Retail Store Location Optimization

This project focuses on optimizing retail store locations in New York City through a data-driven approach. By analyzing pedestrian traffic, competition, and vacant storefront availability, businesses can strategically expand, minimize operational costs, gain a competitive edge, and reduce the risk of underperformance.

Key Features

Data Normalization and Weight Assignment: We normalized data and assigned weights (Pedcounts: 0.4, Retail Stores: 0.4, Vacant Storefronts: 0.2) using min-max scaling.

Suitability Score Calculation: The combined suitability score reflects weighted features, ranking locations based on preferences.

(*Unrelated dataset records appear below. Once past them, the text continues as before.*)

**flow/run.sh**
```bash
#!/bin/bash
# OpenROAD 26Q1-2900-gdf79404cd8, Yosys 0.63+post, stock flow scripts
make -C /OpenROAD-flow-scripts/flow DESIGN_CONFIG=/design/flow/config.mk WORK_HOME=/design/flow/orfs finish
```
**flow/config.mk**
```make
export PLATFORM = sky130hd
export DESIGN_NAME = k_SyncFIFO_t1
export DESIGN_NICKNAME = k_SyncFIFO_t1
export VERILOG_FILES = /design/flow/design.v
export SDC_FILE = /design/flow/constraint.sdc
export NUM_CORES = 4
export LEC_CHECK = 1
export CORE_AREA = 10 10 87 87
export DIE_AREA = 0 0 97 97
```
**flow/constraint.sdc**
```tcl
current_design k_SyncFIFO_t1

set clk_period 1.6
set clk_io_pct 0.2

create_clock -name clk0 -period $clk_period [get_ports {rclk}]
create_clock -name clk1 -period $clk_period [get_ports {wclk}]

set non_clock_inputs [all_inputs -no_clocks]
set_input_delay [expr $clk_period * $clk_io_pct] -clock clk0 $non_clock_inputs
set_output_delay [expr $clk_period * $clk_io_pct] -clock clk0 [all_outputs]
```
**flow/design.v**
```verilog
`timescale 1ns/1ps
module k_Sync2_t1 (q, d, clk, rst_n);
    output reg q;
    input d, clk, rst_n;
    reg q1;
    always @ (posedge clk or negedge rst_n) begin
        if (!rst_n) begin
            q1 <= 1'b0;
            q <= 1'b0;
        end else begin
            q1 <= d;
            q <= q1;
        end
    end
endmodule
`timescale 1ns/1ps
module k_SyncFIFO_t1 (
  rdata, rrdy, wrdy,
  wdata, wput, rget,
  wclk, wrst_n,
  rclk, rrst_n);
  parameter data_size = 8;
  output wrdy;
  input [data_size-1:0] wdata;
  input wput;
  input wclk, wrst_n;
  output [data_size-1:0] rdata;
  output rrdy;
  input rget;
  input rclk, rrst_n;
  wire wen, wptr, wq2_rptr;
  wire rptr, rq2_wptr;
  k_Sync2_t1    r2w_sync  (.q(wq2_rptr),
                           .d(rptr),
                           .clk(wclk),
                           .rst_n(wrst_n));
   k_Sync2_t1    w2r_sync  (.q(rq2_wptr),
                            .d(wptr),
                            .clk(rclk),
                            .rst_n(rrst_n));
  k_wctl_t1   wctl  (.wrdy(wrdy),
                     .wptr(wptr),
                     .wen(wen),
                     .wput(wput),
                     .wq2_rptr(wq2_rptr),
                     .wclk(wclk),
                     .wrst_n(wrst_n));
  k_rctl_t1   rctl  (.rrdy(rrdy),
                     .rptr(rptr),
                     .rget(rget),
                     .rq2_wptr(rq2_wptr),
                     .rclk(rclk),
                     .rrst_n(rrst_n));
  k_dp_2deep_ram_t1   dpram   (.q(rdata),
                               .d(wdata),
                               .wen(wen),
                               .waddr(wptr),
                               .raddr(rptr),
                               .clk(wclk));
  endmodule
`timescale 1ns/1ps
module k_dp_2deep_ram_t1 (q, d, wen, waddr, raddr, clk);
    parameter data_size = 8;
    parameter addr_size = 1;
    localparam  len = 1<<addr_size;
    output [data_size-1:0] q;
    input [data_size-1:0] d;
    input wen;
    input [addr_size-1:0] waddr, raddr;
    input clk;
    reg [data_size-1:0] mem [0:len-1];
    assign q = mem[raddr];
    always @ (posedge clk) begin
        if (wen) begin
            mem[waddr] <= d;
        end
    end
endmodule
`timescale 1ns/1ps
module k_rctl_t1(
  output rrdy,
  output reg rptr,
  input rget, rq2_wptr,
  input rclk, rrst_n);
  wire ren;
  always @ (posedge rclk or negedge rrst_n) begin
      if (!rrst_n)
          rptr <= 1'b0;
      else
          rptr <= rptr ^ ren;
  end
  assign rrdy = rptr ^ rq2_wptr;
  assign ren = rget & rrdy;
endmodule
`timescale 1ns/1ps
module k_wctl_t1(
  output wrdy, wen,
  output reg wptr,
  input wput, wq2_rptr,
  input wclk, wrst_n);
  always @ (posedge wclk or negedge wrst_n) begin
      if (!wrst_n)
          wptr <= 1'b0;
      else
          wptr <= wptr ^ wen;
  end
  assign wrdy = ~(wptr ^ wq2_rptr);
  assign wen = wput & wrdy;
endmodule
```
==> run summary <==
Die width: 97 um
Core ar.: 5642 um^2
Cells after Synth: 39
Port bufs: 22
Largest area contributor in the netlist: edfxtp_1
Yosys reg bits: 22
Area Overhead vs Synth: 57.77%
Clk sink count: 22
Layout Skew: 0.001981 ns
Pre-antenna DRT Iters: 2
WL final: 1.676 mm
Critical path capture point type: output pin
Post-synthesis async set-or-reset flop share: 0.2727
FF-to-FF path depth: 4
P_leak: 0.5323 nW
N_diodes: 0
Placer Congestion: 0.6787
Synthesized cell area: 829.5 um^2
Vias per cell: 2.861
Post-route cell area: 1309 um^2
# Cells Yosys: 39
Largest net degree at the start of global routing: 12
CTS tree: yes
Filler cells: 571
Worst-path fanout max: 3
Synth warn: 4
Worst min-delay path class: in -> async
Critical path required time: 1.28 ns
Flip-flops with a built-in enable: 16
Post-detail-place hpwl: 1.395 mm
Slowest stage cell, crit path: dfrtp_1
Relative slew slack: 0.8951
Logic area: 187.7 um^2
DP Area: 1174 um^2
Vias in the first global route: 526
Antenna-violating nets left: 0
IO Count: 24
Area leader share: 0.5792
Syn Area/Cell: 21.27 um^2
GR Overflow Total: 0
Cell mode on critical path: buf_6
Tool warning count: 29
Vias: 432
Max_cap viols: 0
Worst-case vdd ir drop: 632.2 uV
Clock-pin slew on the worst setup and hold paths: 0.07 ns
Die y size: 97 um
DRC Markers: 0
# setup viols final: 0
Critical setup path kind: reg -> out
Share of cells above drive strength 1: 0.4304
Register share after synthesis: 0.7602
Antenna violations before repair: 0
Main flop type after synthesis: edfxtp_1
Pwr dens: 1758 nW/um^2
Reg area: 630.6 um^2
Unique cell types: 10
Fin util: 0.2320
First-pass GRT wire length: 2.746 mm
Status: finished, final reports clean
Crit path DAT: 1.25 ns
Final Max Tran Viols: 0
Cell Rows: 27
Top cells by area: edfxtp_1, dfrtp_1, mux2_4
Initial core utilization: 0.1470
Synth top cell by count: edfxtp_1
Total track usage: 0.03701
RSZ-0062 raised after global routing: yes
DRT iter0 DRCs: 8
Slowest stage delay, CP: 0.39 ns
Worst-Margin Slew: 0.1568 ns
Chip Area, Yosys: 829.5 um^2
CP startpoint kind: register
CP Cell Sequence: buf_6 -> buf_6 -> mux2_4 -> buf_6
Hold Vio Cnt, Final: 0
Avg WL per Cell: 11.10 um
Top cells by count, synth: edfxtp_1, mux2_4, dfrtp_1
Die ar.: 9409 um^2
-- stage by stage --
step	power, mW	cells	setup WS, ns	TNS [ns]	hold WS [ns]
finish	2.301	151	0.03055	0	0.2546
global route	2.464	151	-0.01901	-0.07434	0.2577
CTS	2.292	151	-0.0009517	-0.0009517	0.2588
detailed placement	1.714	138	0.02436	0	0.3347
global placement	1.702	138	0.04052	0	0.3381
floorplan	1.242	39	0.3100	0	0.02441
-- final timing paths --
kind                              from              end  slack [ns]
setup / recovery              register         rdata[6]        0.03
hold / removal                  wrst_n        wctl.wptr        0.25
setup reg to reg             wctl.wptr  dpram.mem[0][6]        0.19
hold reg to reg            w2r_sync.q1       w2r_sync.q        0.34
max in group clk1            wctl.wptr  dpram.mem[0][6]        0.19
max in group asynchronous       rrst_n      w2r_sync.q1        1.17
min in group clk0          w2r_sync.q1       w2r_sync.q        0.34
min in group clk1          r2w_sync.q1       r2w_sync.q        0.37
-- report_power, final --
group	leakage, nW	internal, mW	total (mW)	switching, mW
clock	0.0482	0.342	0.536	0.193
combinational	0.268	0.598	0.875	0.277
sequential	0.216	0.818	0.890	0.0719
total	0.532	1.76	2.30	0.542
-- cell type report --
cell class | count | share of cell area
well taps | 72 | 0.06883
clock inverters | 1 | 0.003824
clock buffers | 7 | 0.06597
multi-input cells | 14 | 0.1434
repair buffers | 33 | 0.2304
inverters | 2 | 0.005736
flip-flops and latches | 22 | 0.4818
-- repair_timing --
| item | in CTS | in global routing |
|---|---|---|
| pin swaps | 1 | 0 |
| hold endpoints to repair | 0 | 0 |
| setup endpoints to repair | 10 | 8 |
| gates resized | 26 | 6 |
| setup buffers | 5 | 0 |
| hold buffers | 0 | 0 |
-- layer usage --
metal	vias up	routed length [um]	GRT usage	share of wire
li1	218	-	-	-
met1	195	636	0.03819	0.38
met2	17	847	0.06135	0.51
met3	2	185	0.02794	0.11
met4	0	6	0.002255	0.0036
met5	-	0	0	0
-- critical path: cells and delay by family (launching register included) --
kind | cells | cell delay (ns)
buffers and inverters | 3 | 0.36
DFF | 1 | 0.39
muxes | 1 | 0.29
-- cell usage in the layout (no fill, tap or decap) --
| master | count |
|---|---|
| and2_1 | 1 |
| buf_2 | 4 |
| buf_4 | 6 |
| buf_6 | 7 |
| clkbuf_1 | 1 |
| clkbuf_8 | 6 |
| clkdlybuf4s15_1 | 2 |
| clkdlybuf4s50_1 | 12 |
| clkinv_2 | 1 |
| dfrtp_1 | 6 |
| dlygate4sd2_1 | 2 |
| edfxtp_1 | 16 |
| ha_1 | 2 |
| inv_1 | 2 |
| mux2_2 | 1 |
| mux2_4 | 8 |
| xnor2_2 | 1 |
| xor2_1 | 1 |
-- registers in the layout, indices dropped and copies added, names as in the netlist, named ones only --
signal	flops
dpram.mem	16
r2w_sync.q	1
r2w_sync.q1	1
w2r_sync.q	1
w2r_sync.q1	1
wctl.wptr	1
-- cell families (layout without fill, tap and decap cells) --
| kind of cell | Yosys count | count (layout) | synth area share |
|---|---|---|---|
| adder cells (fa/ha/maj) | 2 | 2 | 0.03016 |
| flip-flops | 22 | 22 | 0.7602 |
| AND/OR/NAND/NOR | 1 | 1 | 0.007546 |
| multiplexers | 9 | 9 | 0.1584 |
| buffers and inverters | 3 | 43 | 0.02263 |
| XOR/XNOR | 2 | 2 | 0.02112 |
No activity file was given, so power comes from the tool's default toggle rates.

Regression Models: Utilizing various regression models (Random Forest, Linear Regression, Gradient Boosting, XGBoost, SVR, Ridge Regression) for predicting continuous location suitability scores.

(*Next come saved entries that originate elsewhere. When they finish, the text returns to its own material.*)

`/design/flow/design.v`:
```
module k_asyncFIFO_beh_t1 (
  rdata, wfull, rempty,
  wdata, wput, rget,
  wclk, wrst_n,
  rclk, rrst_n);
  parameter data_size = 8;
  parameter addr_size = 4;
  localparam len = 1<<addr_size;
  output wfull;
  input [data_size-1:0] wdata;
  input wput;
  input wclk, wrst_n;
  output [data_size-1:0] rdata;
  output rempty;
  input rget;
  input rclk, rrst_n;
  reg [addr_size:0] wptr, wq1_rptr, wq2_rptr, wq3_rptr;
  reg [addr_size:0] rptr, rq1_wptr, rq2_wptr, rq3_wptr;
  reg [data_size-1:0] mem [0:len-1];
  always @ (posedge wclk or negedge wrst_n) begin
      if (!wrst_n) begin
          wptr <= 0;
      end else if (wput && !wfull) begin
          mem[wptr[addr_size-1:0]] <= wdata;
          wptr <= wptr+1;
      end
  end
  always @ (posedge wclk or negedge wrst_n) begin
      if (!wrst_n) begin
          wq1_rptr <= 0;
          wq2_rptr <= 0;
          wq3_rptr <= 0;
      end else begin
          wq1_rptr <= wptr;
          wq2_rptr <= wq1_rptr;
          wq3_rptr <= wq2_rptr;
      end
  end
  always @ (posedge rclk or negedge rrst_n) begin
      if (!rrst_n) begin
          rptr <= 0;
      end else if (rget && !rempty) begin
          rptr <= rptr+1;
      end
  end
  always @ (posedge rclk or negedge rrst_n) begin
      if (!rrst_n) begin
          rq1_wptr <= 0;
          rq2_wptr <= 0;
          rq3_wptr <= 0;
      end else begin
          rq1_wptr <= rptr;
          rq2_wptr <= rq1_wptr;
          rq3_wptr <= rq2_wptr;
      end
  end
  assign rdata = mem[rptr[addr_size-1:0]];
  assign rempty = (rptr == rq3_wptr);
  assign wfull = ((wptr[addr_size-1:0] == wq3_rptr[addr_size-1:0]) &&
                  (wptr[addr_size] != wq3_rptr[addr_size]));
endmodule
```
`/design/flow/run.sh`:
```
#!/bin/bash
# OpenROAD 26Q1-2900-gdf79404cd8, Yosys 0.63+post, stock flow scripts
make -C /OpenROAD-flow-scripts/flow DESIGN_CONFIG=/design/flow/config.mk WORK_HOME=/design/flow/orfs finish
```
`/design/flow/config.mk`:
```
export PLATFORM = sky130hd
export DESIGN_NAME = k_asyncFIFO_beh_t1
export DESIGN_NICKNAME = k_asyncFIFO_beh_t1
export VERILOG_FILES = /design/flow/design.v
export SDC_FILE = /design/flow/constraint.sdc
export NUM_CORES = 4
export LEC_CHECK = 1
export CORE_UTILIZATION = 40
```
`/design/flow/constraint.sdc`:
```
current_design k_asyncFIFO_beh_t1

set clk_period 3.5
set clk_io_pct 0.2

create_clock -name clk0 -period $clk_period [get_ports {rclk}]
create_clock -name clk1 -period $clk_period [get_ports {wclk}]

set non_clock_inputs [all_inputs -no_clocks]
set_input_delay [expr $clk_period * $clk_io_pct] -clock clk0 $non_clock_inputs
set_output_delay [expr $clk_period * $clk_io_pct] -clock clk0 [all_outputs]
```
==> flow_summary.json <==
{
  "critPathArrivalTime_ps": 2590,
  "numPortBuffers": 22,
  "hpwl_um": 7889,
  "area_growth_pct": 18.09,
  "worstSetupStartpointType": "register",
  "fp.dieH_um": 129.3,
  "fp-utilization_pct": 40.96,
  "grt_pass1_vias": 3696,
  "combGateArea_um2": 1471,
  "power-per-cell-area_nw_per_um2": 604.1,
  "vdd_ir_drop_max_v": 0.0004342,
  "syn_avg_cell_area_um2": 16.71,
  "grt_max_degree": 32,
  "crit_path_top_delay_cell": "dfrtp_2",
  "met3_usage_pct": 8.284,
  "routed_wl_um": 12450,
  "min_path_type": "register to register",
  "crit_chain": "inv_1 > ha_1 > buf_12 > a221oi_2 > a21oi_1 > o32a_1 > a221o_1 > clkdlybuf4s50_1",
  "dieArea_um2": 16720,
  "synthSimpleGateAreaFrac_pct": 3.223,
  "stdcell_count": 662,
  "mux_share_pct": 3.860,
  "wl_per_cell_um": 18.80,
  "rsz0062_at_grt": "no",
  "xor_area_share_pct": 2.297,
  "yosysTopAreaCellShare_pct": 59.29,
  "layout.area.seq_um2": 4847,
  "hold_viol_final": 0,
  "synth_cell_types": 43,
  "synth.most_common_cell": "edfxtp_1",
  "first_iter_violations": 180,
  "finClkSkew_ps": 4.519,
  "status": "finished clean",
  "avgViaCountPerCell": 5.224,
  "p_leak_nw": 2.646,
  "ys_chip_area_um2": 6482,
  "worst_slew_pin_slew_ps": 918.0,
  "fa_ha_area_share_pct": 1.544,
  "drc": 0,
  "critPathRequiredTime_ps": 2800,
  "ant_nets": 0,
  "vias": 3458,
  "dpl.cell_count": 623,
  "flop_cell": "edfxtp_1",
  "ys_cells": 388,
  "final_core_util_pct": 48.36,
  "common_cells": "edfxtp_1 (128), dfrtp_1 (40), nor2_1 (23)",
  "path_buffers": 3,
  "critPathTopFamily": "AND-OR/OR-AND gates",
  "edf_count": 128,
  "fp-row-count": 46,
  "syn_inst": 388,
  "use_met2_pct": 27.17,
  "antenna_found_initial": 0,
  "core_um2": 15830,
  "yosysSeqAreaShare_pct": 74.73,
  "maxCapViolCount": 0,
  "track_usage_pct": 17.26,
  "post-route-worst-setup-slack_ps": 205.1,
  "io_pins": 24,
  "grt_first_pass_wirelength_um": 19640,
  "fin_area_um2": 7655,
  "drive_gt1_share_pct": 16.59,
  "ys_ff": 168,
  "area_leaders": "edfxtp_1 (59%), dfrtp_1 (15%), a22oi_1 (2.4%)",
  "path_clk_slew_ps": 50,
  "final-max-slew-violation-count": 0,
  "cts_tree": "built",
  "netlist_area_um2": 6482,
  "slew-limit-headroom_pct": 38.58,
  "max_stage_delay_ps": 430,
  "tns_ps": 0,
  "dpl-instance-area_um2": 7023,
  "drt_first_pass_iters": 4,
  "yosysWarnings": 2,
  "diodes": 0,
  "cp_max_fo": 29,
  "use_met1_pct": 23.47,
  "post-place-ws_ps": 297.5,
  "warning_count": 32,
  "cp-end-kind": "primary output",
  "n_fill_cell": 1294,
  "gp_congestion": 0.8704,
  "die_x_um": 129.3,
  "synthAoiAreaFrac_pct": 11.74,
  "grt.busiest_layer": "met2",
  "logic_family": "AND-OR/OR-AND gates",
  "setup_viol": 0,
  "clock_sinks": 168,
  "path_class": "register to primary output",
  "grt_overflow_total": 0,
  "ctsHoldBuffers": 0,
  "async_flop_share_pct": 23.81,
  "top_area_cell": "edfxtp_1"
}
## power breakdown
group	switching [mW]	internal, mW	total [mW]	leakage (nW)
clock	0.747	1.06	1.81	0.297
combinational	0.226	0.140	0.366	0.684
sequential	0.0976	2.35	2.45	1.67
total	1.07	3.55	4.62	2.65
## metal layers
layer  share of wire, %  vias up  wire length, µm
li1                   -     1614                -
met1                 39     1710             4901
met2                 50      115             6259
met3                8.6       19             1071
met4                1.7        0              213
met5                  0        -                0
## kinds of logic (layout without fill, tap and decap cells)
| logic type | count (synthesis) | after routing |
|---|---|---|
| mux | 23 | 23 |
| compound gates | 96 | 96 |
| simple gates | 44 | 44 |
| fa+ha+maj | 8 | 8 |
| buf+inv | 32 | 90 |
| flops | 168 | 168 |
| xor+xnor | 17 | 17 |
## worst paths after layout
path | from | end | slack [ps] | cells after the start
setup / recovery | rptr[0] | rdata[6] | 210 | 8
hold / removal | rq1_wptr[3] | rq2_wptr[3] | 350 | 0
setup reg to reg | wptr[2] | mem[0][3] | 1200 | 4
hold reg to reg | rq1_wptr[3] | rq2_wptr[3] | 350 | 0
max in group clk1 | wrst_n | mem[0][3] | 1040 | 3
max in group asynchronous | rrst_n | rq3_wptr[2] | 2230 | 2
min in group clk1 | wq2_rptr[4] | wq3_rptr[4] | 350 | 0
min in group asynchronous | wrst_n | wq1_rptr[2] | 580 | 1
## sequential cells by signal, summed over array words and instances, names as in the netlist
| name | count |
|---|---|
| wq3_rptr | 5 |
| wq1_rptr | 5 |
| wptr | 5 |
| rptr | 5 |
| rq1_wptr | 5 |
| rq2_wptr | 5 |
| mem | 128 |
| rq3_wptr | 5 |
| wq2_rptr | 5 |
## placed cells by master, fill, tap and decap left out, drive strengths merged, types with 13 or more instances in the layout
master,count
a22o,14
a22oi,21
buf,22
clkbuf,21
clkdlybuf4s50,22
dfrtp,40
edfxtp,128
mux2,13
nor2,23
xnor2,15
## worst register-to-register path, delay by kind of cell, from the launching register on
| family | cells | cell delay, ps |
|---|---|---|
| AOI/OAI and AO/OA | 1 | 260 |
| xor gates and xnor gates | 1 | 170 |
| DFF | 1 | 470 |
| and+or+nand+nor | 2 | 1020 |
## repair_timing
action | CTS | global route
buffers inserted | 0 | 3
setup endpoints to repair | 0 | 8
resized | 0 | 2
## stage by stage
stage               power, mW  hold WS [ps]
finish                  4.624         346.0
global route            4.824         349.0
CTS                     4.669         346.8
detailed placement      2.862         334.7
global placement        2.849         331.7
floorplan               2.701         331.2
## area by class of cell
| type | instances | area share, % |
|---|---|---|
| Sequential cell | 168 | 63.32 |
| Tap cell | 216 | 3.531 |
| Clock buffer | 21 | 6.718 |
| Clock inverter | 15 | 1.193 |
| Multi-Input combinational cell | 188 | 19.22 |
| Timing Repair Buffer | 44 | 5.525 |
| Inverter | 10 | 0.4904 |
Power is estimated from default activity; no workload was simulated.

Model Selection Rationale: Each regression model contributes unique strengths: Random Forest captures complex relationships, Linear Regression serves as a baseline, Gradient Boosting corrects errors iteratively, XGBoost ensures speed and efficiency, SVR excels in high-dimensional spaces, and Ridge Regression prevents overfitting.

Appendix

Project for CS-GY 6053 Foundation of Data Science at NYU Tandon.